Шрифт:
Интервал:
Закладка:
В тот момент она подумала, что теперь все наладится, все снова будет хорошо. «Не о чем волноваться, – думала она, – он любит меня».
А потом грянул гром. Он сказал, что встретил другую, что изменил ей. Мир рухнул. Она ушла в себя. Как это уже произошло однажды в прошлом.
Дни и ночи она проводила в постели в попытке осознать, что произошло. Но под конец правда проникла ей под кожу, разъела плоть. Измена стала реальностью. И прошлое вернулось. А может, оно всегда было с ней.
Хотя муж знал, что причинил ей страшную боль, он не выказывал сожалений, не просил прощения. Как и тогда в прошлом.
Острые шипы вонзились в плоть, разбередили старые раны, и из них начала выделяться вонючая вязкая жижа. Она заполнила вены, заполнила всю ее. Нет, она не испытывала ненависти, она сама превратилась в ненависть.
Мужчина, сказавший, что любит ее, заставивший ее довериться ему, обещавший защищать ее от любых невзгод. Мужчина, обещавший любить ее, пока смерть не разлучит их.
Этот мужчина.
Внезапно она осознала: что бы ни случилось, он не может продолжать жить как ни в чем не бывало. Или вообще жить. Она этого не допустит.
После ухода Лео я долго не могу успокоиться. Я чувствую, что во мне что-то изменилось или скоро изменится. Последний месяц я провела в полубреду, опустошенная, равнодушная ко всему на свете. Но теперь я начала медленно возвращаться к жизни. Глубоко запрятанные мысли и чувства снова вырываются наружу.
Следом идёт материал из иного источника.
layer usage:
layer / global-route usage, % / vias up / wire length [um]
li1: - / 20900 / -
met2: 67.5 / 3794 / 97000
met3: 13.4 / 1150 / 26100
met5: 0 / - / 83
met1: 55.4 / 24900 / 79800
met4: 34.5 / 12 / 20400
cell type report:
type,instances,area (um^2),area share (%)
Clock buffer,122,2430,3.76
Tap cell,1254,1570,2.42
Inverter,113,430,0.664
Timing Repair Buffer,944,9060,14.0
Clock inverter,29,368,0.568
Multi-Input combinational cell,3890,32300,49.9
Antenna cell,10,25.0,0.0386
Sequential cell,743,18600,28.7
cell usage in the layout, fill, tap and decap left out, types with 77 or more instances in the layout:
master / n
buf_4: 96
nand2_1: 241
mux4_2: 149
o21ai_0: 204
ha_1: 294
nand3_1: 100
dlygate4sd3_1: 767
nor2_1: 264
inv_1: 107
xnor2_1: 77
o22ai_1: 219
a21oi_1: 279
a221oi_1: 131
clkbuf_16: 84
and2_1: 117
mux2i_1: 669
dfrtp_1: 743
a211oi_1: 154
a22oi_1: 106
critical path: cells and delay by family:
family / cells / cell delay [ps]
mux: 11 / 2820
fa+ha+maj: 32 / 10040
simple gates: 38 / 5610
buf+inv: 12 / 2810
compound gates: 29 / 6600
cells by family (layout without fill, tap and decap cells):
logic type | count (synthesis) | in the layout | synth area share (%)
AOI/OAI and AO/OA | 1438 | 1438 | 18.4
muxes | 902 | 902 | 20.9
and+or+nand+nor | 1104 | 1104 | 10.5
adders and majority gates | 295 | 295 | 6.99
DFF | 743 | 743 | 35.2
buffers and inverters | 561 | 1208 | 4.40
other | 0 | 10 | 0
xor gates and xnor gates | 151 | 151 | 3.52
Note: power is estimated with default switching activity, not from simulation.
Я ничего не успеваю сделать, но часы все равно уходят.
Вечером Вероника появляется на кухне дома напротив. Она готовит ужин. На этот раз волосы не убраны в высокий конский хвост, а распущены. На ней темно-красное платье без рукавов, губы накрашены помадой в тон. Она всегда одета элегантно, но сегодня превзошла саму себя. Я решаю, что семья Сторм ждет гостей, но выясняется, что все это затеяно ради Филипа. Лео не видно, но его слова не выходят у меня из головы. Рассказ о сумочке, выброшенной в темную воду под мостом. Это только одна из историй. Я мог бы рассказать и другие. Похуже этой.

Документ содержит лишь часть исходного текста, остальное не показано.